Dataset items:

[Start of Attachment]

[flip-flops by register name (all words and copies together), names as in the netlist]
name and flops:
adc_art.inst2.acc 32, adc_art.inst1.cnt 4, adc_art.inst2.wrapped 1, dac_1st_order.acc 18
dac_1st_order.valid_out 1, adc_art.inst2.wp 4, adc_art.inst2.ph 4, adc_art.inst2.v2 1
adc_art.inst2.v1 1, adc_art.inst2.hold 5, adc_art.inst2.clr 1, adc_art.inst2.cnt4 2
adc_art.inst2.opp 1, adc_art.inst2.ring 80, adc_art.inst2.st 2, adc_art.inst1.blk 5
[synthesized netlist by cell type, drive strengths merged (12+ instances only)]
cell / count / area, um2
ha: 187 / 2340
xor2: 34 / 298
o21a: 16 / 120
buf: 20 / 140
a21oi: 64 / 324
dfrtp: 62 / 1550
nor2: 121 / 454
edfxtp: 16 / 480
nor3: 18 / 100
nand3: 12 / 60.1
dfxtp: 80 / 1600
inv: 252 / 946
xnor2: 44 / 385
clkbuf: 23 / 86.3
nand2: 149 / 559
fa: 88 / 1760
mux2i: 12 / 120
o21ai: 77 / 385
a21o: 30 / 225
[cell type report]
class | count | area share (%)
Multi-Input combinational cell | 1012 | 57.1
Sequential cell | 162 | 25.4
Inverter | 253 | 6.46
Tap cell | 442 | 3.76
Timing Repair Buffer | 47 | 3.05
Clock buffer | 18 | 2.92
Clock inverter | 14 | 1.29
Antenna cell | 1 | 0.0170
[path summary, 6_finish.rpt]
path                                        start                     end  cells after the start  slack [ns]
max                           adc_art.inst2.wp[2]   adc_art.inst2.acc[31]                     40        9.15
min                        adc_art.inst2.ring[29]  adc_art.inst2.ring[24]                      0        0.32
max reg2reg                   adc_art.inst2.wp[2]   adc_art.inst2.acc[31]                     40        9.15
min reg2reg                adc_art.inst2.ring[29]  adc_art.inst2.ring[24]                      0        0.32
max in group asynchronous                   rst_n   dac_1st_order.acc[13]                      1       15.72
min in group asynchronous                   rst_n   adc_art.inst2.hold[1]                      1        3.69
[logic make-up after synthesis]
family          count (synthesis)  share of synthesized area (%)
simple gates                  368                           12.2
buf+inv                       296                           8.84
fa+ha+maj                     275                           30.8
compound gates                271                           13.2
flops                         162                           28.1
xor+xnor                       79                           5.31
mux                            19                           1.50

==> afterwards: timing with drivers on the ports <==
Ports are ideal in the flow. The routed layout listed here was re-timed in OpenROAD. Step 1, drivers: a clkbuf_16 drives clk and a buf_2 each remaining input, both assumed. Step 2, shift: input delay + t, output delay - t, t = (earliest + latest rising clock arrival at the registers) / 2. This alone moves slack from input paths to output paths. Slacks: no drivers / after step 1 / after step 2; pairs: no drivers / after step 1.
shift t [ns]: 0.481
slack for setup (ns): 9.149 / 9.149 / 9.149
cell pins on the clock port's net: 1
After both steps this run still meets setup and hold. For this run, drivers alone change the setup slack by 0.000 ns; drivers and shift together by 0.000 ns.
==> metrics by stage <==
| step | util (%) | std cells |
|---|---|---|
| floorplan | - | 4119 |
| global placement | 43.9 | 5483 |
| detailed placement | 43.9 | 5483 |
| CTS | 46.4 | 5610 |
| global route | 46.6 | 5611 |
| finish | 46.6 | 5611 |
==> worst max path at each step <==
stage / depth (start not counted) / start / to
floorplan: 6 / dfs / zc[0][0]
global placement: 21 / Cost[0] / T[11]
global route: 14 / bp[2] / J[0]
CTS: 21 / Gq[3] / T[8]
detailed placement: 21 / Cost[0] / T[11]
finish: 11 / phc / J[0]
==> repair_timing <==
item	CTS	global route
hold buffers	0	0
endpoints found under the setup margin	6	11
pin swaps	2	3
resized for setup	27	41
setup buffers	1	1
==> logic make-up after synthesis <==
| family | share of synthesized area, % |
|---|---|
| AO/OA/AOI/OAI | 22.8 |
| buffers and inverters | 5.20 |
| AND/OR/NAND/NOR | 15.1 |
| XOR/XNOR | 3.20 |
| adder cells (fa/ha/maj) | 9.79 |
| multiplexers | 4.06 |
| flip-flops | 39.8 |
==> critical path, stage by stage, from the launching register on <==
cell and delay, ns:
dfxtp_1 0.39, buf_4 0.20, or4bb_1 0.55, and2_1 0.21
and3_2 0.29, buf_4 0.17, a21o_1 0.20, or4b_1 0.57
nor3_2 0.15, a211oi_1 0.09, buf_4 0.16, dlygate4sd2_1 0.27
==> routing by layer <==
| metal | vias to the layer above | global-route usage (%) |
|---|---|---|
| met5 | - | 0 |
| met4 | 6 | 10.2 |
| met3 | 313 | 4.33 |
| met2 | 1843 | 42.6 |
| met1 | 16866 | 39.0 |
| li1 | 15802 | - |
Background: an optimization exercise with open tools, aiming at small area. Do not read the settings as production practice.
Only simulation tests tie the RTL to the original design; equivalence was not proved.
No driver is modelled on the clock port, so clocking that relies on it looks cheaper here than on a real chip.
Power figures rest on the tool's default switching activity, not on a simulated workload.

==> trial 6 <==
## top_stopwatch
module top_stopwatch(
    input clk,
    input reset,
    input i_btn_run,
    input i_btn_clear,
    input [1:0] i_btn_add,
    input [1:0] i_sw_mode,
    output [3:0] fnd_comm,
    output [7:0] fnd_font,
    output [3:0] led
    );
==> module btn_debounce, before the edit <==
module btn_debounce (
    input  clk,
    input  reset,
    input  i_tick,
    input  i_btn,
    output o_new
);
    reg [3:0] q;
    wire n0 = (i_tick & ~i_btn) | (q[0] & ~i_tick) | (~q[0] & ~q[1] & ~q[3] & i_tick) | (q[0] & q[3]);
    wire n1 = (q[1] & ~i_tick) | (~q[0] & i_tick & i_btn);
    wire n2 = (q[2] & ~i_tick) | (q[1] & i_tick & i_btn);
    wire n3 = (q[3] & ~i_tick) | (q[2] & i_tick & i_btn);
    always @(posedge clk, posedge reset) begin
        if (reset)
            q <= 4'b0001;
        else
            q <= {n3, n2, n1, n0};
    end
    assign o_new = q[2] & q[1] & ~q[3];
endmodule
Context: an optimization exercise on an open-source flow, tuned for small area. The choices shown serve that exercise and are no tape-out recipe. Only simulation tests tie the RTL to the original design; equivalence was not proved. Power is estimated from default activity; no workload was simulated.

==> flow/design.v <==
module Order3(
    output wire [2:0] sel_min,    
    output wire [2:0] sel_mid,
    output wire [2:0] sel_max,
    input  wire       xab, xbc, xac
);
    assign sel_min = { ~xac & ~xbc,  ~xab &  xbc,  xab &  xac };
    assign sel_max = {  xac &  xbc,   xab & ~xbc, ~xab & ~xac };
    assign sel_mid = {  xac ^  xbc, ~(xab ^ xbc),  xab ^  xac };
endmodule
module Ascending_Sorter_3inputs_8bits(
    output wire [2:0] sel_min,    
    output wire [2:0] sel_mid,
    output wire [2:0] sel_max,
    input  wire       xab, ma, mb
);
    assign sel_min = { xab ? ma : mb, ~xab & ~mb,  xab & ~ma };
    assign sel_max = { xab ? mb : ma,  xab & ~mb, ~xab & ~ma };
    assign sel_mid = { ~ma & ~mb,      mb,         ma        };
endmodule
module Le_8bits(output wire le, input wire [7:0] a, input wire [7:0] b);
    wire [3:0] l2, g2;
    wire [1:0] l4, g4;
    genvar i;
    generate
        for (i = 0; i < 4; i = i + 1) begin : t2
            assign l2[i] = (~a[2*i+1] & b[2*i+1]) | (~a[2*i+1] & ~a[2*i] & b[2*i]) | (b[2*i+1] & ~a[2*i] & b[2*i]);
            assign g2[i] = (a[2*i+1] & ~b[2*i+1]) | (a[2*i+1] & a[2*i] & ~b[2*i]) | (~b[2*i+1] & a[2*i] & ~b[2*i]);
        end
        for (i = 0; i < 2; i = i + 1) begin : t4
            assign l4[i] = l2[2*i+1] | (~g2[2*i+1] & l2[2*i]);
            assign g4[i] = g2[2*i+1] | (~l2[2*i+1] & g2[2*i]);
        end
    endgenerate
    assign le = ~(g4[1] | (~l4[1] & g4[0]));
endmodule
module Sel3_8bits(output wire [7:0] y, input wire [2:0] s,
                  input wire [7:0] a, input wire [7:0] b, input wire [7:0] c);
    assign y = ({8{s[0]}} & a) | ({8{s[1]}} & b) | ({8{s[2]}} & c);
endmodule
module Median_Finder_9inputs_8bits(
    output wire [7:0] med,
    input  wire [7:0] x, y, z
);
    wire xy, yz, xz;
    wire [2:0] smin, smid, smax;
    Le_8bits Cxy(.le(xy), .a(x), .b(y));
    Le_8bits Cyz(.le(yz), .a(y), .b(z));
    Le_8bits Cxz(.le(xz), .a(x), .b(z));
    Order3 Ord(.sel_min(smin), .sel_mid(smid), .sel_max(smax),
                     .xab(xy), .xbc(yz), .xac(xz));
    Sel3_8bits Mux(.y(med), .s(smid), .a(x), .b(y), .c(z));
endmodule
module Median_Filter #(
    parameter WIDTH  = 32,
    parameter HEIGHT = 24
)(
    output wire [7:0] median_pixel,
    output wire       out_valid,
    input  wire [7:0] pixel_in,
    input  wire       in_valid,
    input  wire       rst,
    input  wire       clk
);
    localparam N = 2 * WIDTH + 1;
    reg  [7:0] sr [0:N-1];
    integer i;
    always @(posedge clk)
        if (in_valid) begin
            sr[0] <= pixel_in;
            for (i = 1; i < N; i = i + 1) sr[i] <= sr[i-1];
        end
    reg  [$clog2(WIDTH)-1:0]  col;
    reg  [$clog2(HEIGHT)-1:0] row;
    reg                       primed;    
    reg                       valid0, valid1, valid2, valid3;
    wire last_col = (col == WIDTH - 1);
    always @(posedge clk) begin
        if (rst) begin
            col    <= 0;
            row    <= 0;
            primed <= 1'b0;
            valid0 <= 1'b0;
            valid1 <= 1'b0;
            valid2 <= 1'b0;
            valid3 <= 1'b0;
        end else begin
            valid0 <= in_valid & primed;
            valid1 <= valid0;
            valid2 <= valid1;
            valid3 <= valid2;
            if (in_valid) begin
                col <= col + 1'b1;
                if (last_col) row <= (row == HEIGHT - 1) ? 0 : row + 1'b1;
                if (row == 1 && col == 0) primed <= 1'b1;
            end
        end
    end
    wire ntop = (row == 1);
    wire nbot = (row == 0);
    wire [7:0] na = sr[2*WIDTH-1], nb = sr[WIDTH-1], nc = pixel_in;
    wire le_ab, le_bc, le_ac;
    Le_8bits Cab(.le(le_ab), .a(na), .b(nb));
    Le_8bits Cbc(.le(le_bc), .a(nb), .b(nc));
    Le_8bits Cac(.le(le_ac), .a(na), .b(nc));
    wire nxab = ntop | le_ab;
    wire nxbc = ~nbot & le_bc;
    wire nxac = ntop | (~nbot & le_ac);
    reg ptop, pbot, moved;
    reg [2:0] qx;
    always @(posedge clk) begin
        if (in_valid) begin
            ptop <= ntop;
            pbot <= nbot;
            qx   <= {~(nxab ^ nxbc), nxab ^ nxac, nxab};
        end
        moved <= in_valid;
    end
    wire [7:0] qa = sr[2*WIDTH], qb = sr[WIDTH], qc = sr[0];
    wire [2:0] qs_min, qs_mid, qs_max;
    Ascending_Sorter_3inputs_8bits OQ(.sel_min(qs_min), .sel_mid(qs_mid), .sel_max(qs_max),
                                      .xab(qx[0]), .ma(qx[1]), .mb(qx[2]));
    wire [7:0] q_min, q_mid, q_max;
    Sel3_8bits SQn(.y(q_min), .s(qs_min & {~pbot, 1'b1, ~ptop}), .a(qa), .b(qb), .c(qc));
    Sel3_8bits SQd(.y(q_mid), .s(qs_mid), .a(qa), .b(qb), .c(qc));
    Sel3_8bits SQx(.y(q_max), .s(qs_max), .a(qa), .b(qb), .c(qc));
    reg [7:0] r_min, r_mid, r_max, m_min, m_mid, m_max, l_min, l_mid, l_max;
    always @(posedge clk) begin
        r_min <= q_min;  r_mid <= q_mid;  r_max <= q_max;
        if (moved) begin
            m_min <= r_min;  m_mid <= r_mid;  m_max <= r_max;
            l_min <= m_min;  l_mid <= m_mid;  l_max <= m_max;
        end
    end
    reg lmask, rmask;
    always @(posedge clk) begin
        lmask <= (col == 2);            
        rmask <= (col == 1);            
    end
    wire n_mr, n_lr, d_mr, d_lr, x_mr, x_lr;
    Le_8bits Cn1(.le(n_mr), .a(m_min), .b(r_min));
    Le_8bits Cn2(.le(n_lr), .a(l_min), .b(r_min));
    Le_8bits Cd1(.le(d_mr), .a(m_mid), .b(r_mid));
    Le_8bits Cd2(.le(d_lr), .a(l_mid), .b(r_mid));
    Le_8bits Cx1(.le(x_mr), .a(m_max), .b(r_max));
    Le_8bits Cx2(.le(x_lr), .a(l_max), .b(r_max));
    reg n_lm, d_lm, x_lm;
    always @(posedge clk)
        if (moved) begin
            n_lm <= n_mr;
            d_lm <= d_mr;
            x_lm <= x_mr;
        end
    wire [2:0] nmin, nmid, nmax, dmin, dmid, dmax, xmin, xmid, xmax;
    Order3 ON(.sel_min(nmin), .sel_mid(nmid), .sel_max(nmax),
        .xab(lmask | n_lm), .xbc(~rmask & n_mr), .xac(lmask | (~rmask & n_lr)));
    Order3 OD(.sel_min(dmin), .sel_mid(dmid), .sel_max(dmax),
        .xab(lmask | d_lm), .xbc(~rmask & d_mr), .xac(lmask | (~rmask & d_lr)));
    Order3 OX(.sel_min(xmin), .sel_mid(xmid), .sel_max(xmax),
        .xab(lmask | x_lm), .xbc(~rmask & x_mr), .xac(lmask | (~rmask & x_lr)));
    wire [7:0] max_of_min, mid_of_mid, min_of_max;
    Sel3_8bits SN(.y(max_of_min), .s(nmax), .a(l_min), .b(m_min), .c(r_min));
    Sel3_8bits SD(.y(mid_of_mid), .s(dmid), .a(l_mid), .b(m_mid), .c(r_mid));
    Sel3_8bits SX(.y(min_of_max), .s(xmin & {~rmask, 1'b1, ~lmask}),
                  .a(l_max), .b(m_max), .c(r_max));
    reg [7:0] s_x, s_y, s_z;
    always @(posedge clk) begin
        s_x <= max_of_min;
        s_y <= mid_of_mid;
        s_z <= min_of_max;
    end
    wire [7:0] med;
    Median_Finder_9inputs_8bits Kernel(.med(med), .x(s_x), .y(s_y), .z(s_z));
    reg [7:0] med_q;
    always @(posedge clk) med_q <= med;
    assign median_pixel = med_q;
    assign out_valid    = valid3;
endmodule
clock: 2.8 ns
lec_check: 0
cap_margin: 20
core_margin: 2
core_utilization: 65
cts_buf_list: sky130_fd_sc_hd__clkbuf_16
cts_cluster_diameter: 60
cts_cluster_size: 25
slew_margin: 20
run.sh (not shown) runs the stock make flow with config.mk's settings and CLKGATE_MAP_FILE= SYNTH_SCRIPT=/design/flow/synth_recipe.tcl, a recipe that flattens the netlist after the stock synthesis.
The starting point produced a clean layout.
Next try:
- CTS_CLUSTER_DIAMETER: 60 -> 75
- CTS_CLUSTER_SIZE: 25 -> 34
What happened: Setup slack degrades by 0.020 ns; cell area hardly moves; fmax is lower by 0.73%; clock power went down by about 2%.
Next try:
==> flow/flow/run.sh (new file) <==
#!/bin/bash
# The standard layout (standard.sh), with clock tree synthesis told not to
# add dummy loads. The make output goes to standard.log; each tool's own log
# is under orfs/logs/.
set -euo pipefail
export CTS_ARGS="-sink_clustering_enable -repair_clock_nets -sink_clustering_size 25 -sink_clustering_max_diameter 60 -buf_list sky130_fd_sc_hd__clkbuf_16 -dont_use_dummy_load"
bash standard.sh > standard.log 2>&1
==> flow/standard.sh (new file) <==
#!/bin/bash
# synth_recipe.tcl (not shown) runs the flow's synth.tcl, then flattens the netlist and writes it again
# the make line also repeats each setting of config.mk as NAME=value (left out here)
make -C /OpenROAD-flow-scripts/flow DESIGN_CONFIG=/design/flow/config.mk WORK_HOME=/design/flow/orfs CLKGATE_MAP_FILE= SYNTH_SCRIPT=/design/flow/synth_recipe.tcl "${@:-finish}"
- CTS_CLUSTER_DIAMETER: 75 -> 60
- CTS_CLUSTER_SIZE: 34 -> 25
removed: flow/run.sh
Result: The new run finished clean. Routed wire length goes up slightly. Global-route usage goes up by 0.18 points. Worst setup slack improves by 0.014 ns. Combinational power hardly moves.

## re-timing with driven ports
No port has a modelled driver above. Below, the same layouts with a new extraction and two added sets of constraints.
Step 1: set_driving_cell puts a clkbuf_16 on clk and a buf_2 on each other input, an assumption about the parent block.
Step 2, shift: input delay + t, output delay - t, t = (earliest + latest rising clock arrival at the registers) / 2. This alone moves slack from input paths to output paths.
a / b / c = ideal / step 1 / step 2; a / b = the first two.
run | t, ns | setup slack, ns | worst register clock-pin slew, ns
the first run | 0.601 | 0.152 / 0.152 / -0.312 | 0.09 / 0.09
the second run | 0.641 | 0.133 / 0.133 / -0.298 | 0.11 / 0.11
the third run | 0.583 | 0.146 / 0.146 / -0.310 | 0.09 / 0.09
Met with ideal ports but missed after step 2: setup timing in every run listed. The setup slack of the first run, which loses most, moves by 0.000 ns with the drivers and by -0.464 ns with both steps.
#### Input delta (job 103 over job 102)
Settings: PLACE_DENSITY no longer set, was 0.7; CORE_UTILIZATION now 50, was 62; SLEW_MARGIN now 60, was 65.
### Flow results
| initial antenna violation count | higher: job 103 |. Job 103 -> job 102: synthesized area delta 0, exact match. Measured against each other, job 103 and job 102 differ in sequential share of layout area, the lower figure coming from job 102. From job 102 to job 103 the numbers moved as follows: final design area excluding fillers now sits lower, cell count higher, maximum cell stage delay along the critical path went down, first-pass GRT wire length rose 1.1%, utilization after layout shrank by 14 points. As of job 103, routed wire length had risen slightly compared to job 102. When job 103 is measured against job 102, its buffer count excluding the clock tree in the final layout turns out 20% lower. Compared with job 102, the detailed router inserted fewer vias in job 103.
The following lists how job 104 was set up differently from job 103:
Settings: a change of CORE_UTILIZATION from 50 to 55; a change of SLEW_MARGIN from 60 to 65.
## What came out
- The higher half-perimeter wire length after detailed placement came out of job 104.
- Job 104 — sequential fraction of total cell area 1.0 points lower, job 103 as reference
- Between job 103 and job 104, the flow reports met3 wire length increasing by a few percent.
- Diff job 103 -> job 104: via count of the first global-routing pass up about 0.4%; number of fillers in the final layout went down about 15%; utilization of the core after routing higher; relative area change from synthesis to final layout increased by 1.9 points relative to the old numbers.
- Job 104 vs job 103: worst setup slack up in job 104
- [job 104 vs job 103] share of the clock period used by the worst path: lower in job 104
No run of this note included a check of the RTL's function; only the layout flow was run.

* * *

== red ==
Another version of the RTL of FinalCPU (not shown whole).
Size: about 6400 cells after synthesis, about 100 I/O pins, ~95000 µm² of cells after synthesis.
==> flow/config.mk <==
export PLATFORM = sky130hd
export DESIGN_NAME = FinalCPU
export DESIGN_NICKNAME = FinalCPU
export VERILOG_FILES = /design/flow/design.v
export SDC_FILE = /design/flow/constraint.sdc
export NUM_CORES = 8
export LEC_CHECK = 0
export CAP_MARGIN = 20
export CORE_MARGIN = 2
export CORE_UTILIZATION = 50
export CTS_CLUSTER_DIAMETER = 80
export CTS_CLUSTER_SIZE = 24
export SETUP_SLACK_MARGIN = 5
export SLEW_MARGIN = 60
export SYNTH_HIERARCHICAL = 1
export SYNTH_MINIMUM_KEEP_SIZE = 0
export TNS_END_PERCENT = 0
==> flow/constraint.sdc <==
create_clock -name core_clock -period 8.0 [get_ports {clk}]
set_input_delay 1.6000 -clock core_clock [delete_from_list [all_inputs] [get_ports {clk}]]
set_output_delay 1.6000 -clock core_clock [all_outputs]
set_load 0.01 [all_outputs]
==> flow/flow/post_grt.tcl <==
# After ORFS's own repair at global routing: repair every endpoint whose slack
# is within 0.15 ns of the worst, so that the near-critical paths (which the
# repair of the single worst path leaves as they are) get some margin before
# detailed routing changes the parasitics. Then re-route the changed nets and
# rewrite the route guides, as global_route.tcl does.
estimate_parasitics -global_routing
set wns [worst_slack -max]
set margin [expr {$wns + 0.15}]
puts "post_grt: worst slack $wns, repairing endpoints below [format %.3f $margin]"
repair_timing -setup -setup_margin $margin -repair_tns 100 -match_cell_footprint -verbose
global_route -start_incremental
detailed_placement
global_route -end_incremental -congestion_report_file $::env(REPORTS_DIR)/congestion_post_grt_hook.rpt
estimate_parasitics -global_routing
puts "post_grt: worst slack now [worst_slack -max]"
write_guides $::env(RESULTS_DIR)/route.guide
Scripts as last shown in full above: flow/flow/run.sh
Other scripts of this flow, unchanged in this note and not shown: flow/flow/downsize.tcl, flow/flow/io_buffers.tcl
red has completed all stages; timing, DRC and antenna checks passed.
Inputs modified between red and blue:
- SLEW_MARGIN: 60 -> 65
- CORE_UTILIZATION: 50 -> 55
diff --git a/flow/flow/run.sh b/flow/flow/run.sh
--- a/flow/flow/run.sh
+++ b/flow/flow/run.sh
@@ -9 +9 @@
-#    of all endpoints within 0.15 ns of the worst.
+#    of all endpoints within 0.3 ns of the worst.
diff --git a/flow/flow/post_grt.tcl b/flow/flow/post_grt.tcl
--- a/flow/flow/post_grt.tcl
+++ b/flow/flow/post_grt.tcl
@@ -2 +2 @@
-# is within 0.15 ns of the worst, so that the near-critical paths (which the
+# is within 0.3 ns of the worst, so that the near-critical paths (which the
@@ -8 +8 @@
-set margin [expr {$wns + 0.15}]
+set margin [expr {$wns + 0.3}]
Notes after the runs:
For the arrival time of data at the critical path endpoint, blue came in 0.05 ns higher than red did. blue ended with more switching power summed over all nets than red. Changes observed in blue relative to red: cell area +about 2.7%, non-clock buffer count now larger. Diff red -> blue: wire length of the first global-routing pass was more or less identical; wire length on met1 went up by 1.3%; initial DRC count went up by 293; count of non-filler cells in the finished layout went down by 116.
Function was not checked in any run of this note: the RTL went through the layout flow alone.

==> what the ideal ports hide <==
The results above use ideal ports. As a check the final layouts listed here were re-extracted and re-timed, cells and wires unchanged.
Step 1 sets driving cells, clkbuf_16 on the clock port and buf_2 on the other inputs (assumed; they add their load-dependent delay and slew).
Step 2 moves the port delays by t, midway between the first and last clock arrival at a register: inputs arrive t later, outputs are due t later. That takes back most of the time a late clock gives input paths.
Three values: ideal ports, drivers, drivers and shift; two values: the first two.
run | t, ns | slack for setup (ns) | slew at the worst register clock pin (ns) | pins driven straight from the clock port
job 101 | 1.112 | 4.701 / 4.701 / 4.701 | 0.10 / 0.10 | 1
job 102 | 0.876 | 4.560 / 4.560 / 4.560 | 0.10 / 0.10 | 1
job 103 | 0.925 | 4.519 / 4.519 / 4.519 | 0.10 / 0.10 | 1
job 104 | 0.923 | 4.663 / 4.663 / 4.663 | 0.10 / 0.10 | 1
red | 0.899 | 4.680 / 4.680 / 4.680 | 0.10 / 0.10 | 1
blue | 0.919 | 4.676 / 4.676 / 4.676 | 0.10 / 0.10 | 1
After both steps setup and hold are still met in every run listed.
This design comes from an exercise in tuning for small area and a short achievable clock period on the open sky130 flow, not from production work.
Function was checked by simulation only, so behaviour that the tests miss may differ from the original.
Power and IR drop assume default switching activity.

## try-yarrow
## CPU
module CPU
(
    input  logic        reset,
    input  logic        clk,
    output logic [31:0] pc,         
    input  logic [31:0] instr,      
    output logic [31:0] writedata,  
    output logic [31:0] aluout,     
    output logic        memwrite,   
    input  logic [31:0] readdata    
);
Size: roughly 5600 cells after synthesis, ~0.068 mm2 of cells after synthesis.
export LEC_CHECK = 0
export CAP_MARGIN = 20
export CORE_MARGIN = 2
export CORE_UTILIZATION = 50
export CTS_CLUSTER_DIAMETER = 100
export CTS_CLUSTER_SIZE = 20
export PLACE_DENSITY = 0.6
export SLEW_MARGIN = 20
create_clock -name core_clock -period 14.0 [get_ports {clk}]
standard.sh (not shown) runs the stock make flow with config.mk's settings and CLKGATE_MAP_FILE= SYNTH_SCRIPT=/design/flow/synth_recipe.tcl, a recipe that flattens the netlist after the stock synthesis.
==> flow/flow/run.sh <==
#!/bin/bash
# Standard ORFS layout (the standard.sh: standard synthesis, floorplan,
# placement, CTS, routing) with the resizer's setup repair aimed at a
# larger slack margin, so that it sizes the critical paths for speed, and
# the ports buffered with buf_2 cells.  The clock period and constraints
# are the standard flow's own.
set -euo pipefail
bash standard.sh SETUP_SLACK_MARGIN=9.7 BUFFER_PORTS_ARGS="-buffer_cell sky130_fd_sc_hd__buf_2" finish > standard.log 2>&1
Here is what was changed in the inputs of try-indigo compared with try-yarrow.
Settings: a change of CORE_UTILIZATION from 50 to 40.
==> flow/flow/run.sh <==
#!/bin/bash
# Standard ORFS layout (the standard.sh: standard synthesis, floorplan,
# placement, CTS, routing) with the resizer's setup repair aimed at a
# larger slack margin, so that it sizes the critical paths for speed.
# The clock period and constraints are the standard flow's own.
set -euo pipefail
bash standard.sh SETUP_SLACK_MARGIN=10 finish > standard.log 2>&1
==> run summary <==
Final critical-path setup slack, try-yarrow and try-indigo: higher on try-indigo. Taking try-yarrow as the reference, in try-indigo minimum clock period after layout decreased by 0.15 ns relative to the old numbers, count of buffer and inverter cells on the critical path decreased by 1 relative to the old numbers, number of ordinary inverters in the final layout increased by 15 relative to the old numbers. Looking at try-yarrow and try-indigo, the slew at the pin closest to its max-slew limit is a wash. Number of register bits inferred by synthesis: try-indigo vs try-yarrow identical. Sort try-yarrow and try-indigo by overall die height asc -> top: try-yarrow. try-yarrow -> try-indigo: buffer count excluding the clock tree in the final layout increased by more than 10%. A slowest stage cell on the critical path of sky130_fd_sc_hd__a222oi_1 is what try-yarrow shows, while sky130_fd_sc_hd__nor2_1 belongs to try-indigo. Comparing the two runs side by side, try-indigo comes out ahead of try-yarrow on worst hold slack.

[End of Attachment]

_Problem to solve_. Look above for the line holding "critical path, stage" and the line holding "routing by layer", then output exactly those two lines and every line between them, nothing more.

_Completed exercise_.
==> critical path, stage by stage, from the launching register on <==
cell and delay, ns:
dfxtp_1 0.39, buf_4 0.20, or4bb_1 0.55, and2_1 0.21
and3_2 0.29, buf_4 0.17, a21o_1 0.20, or4b_1 0.57
nor3_2 0.15, a211oi_1 0.09, buf_4 0.16, dlygate4sd2_1 0.27
==> routing by layer <==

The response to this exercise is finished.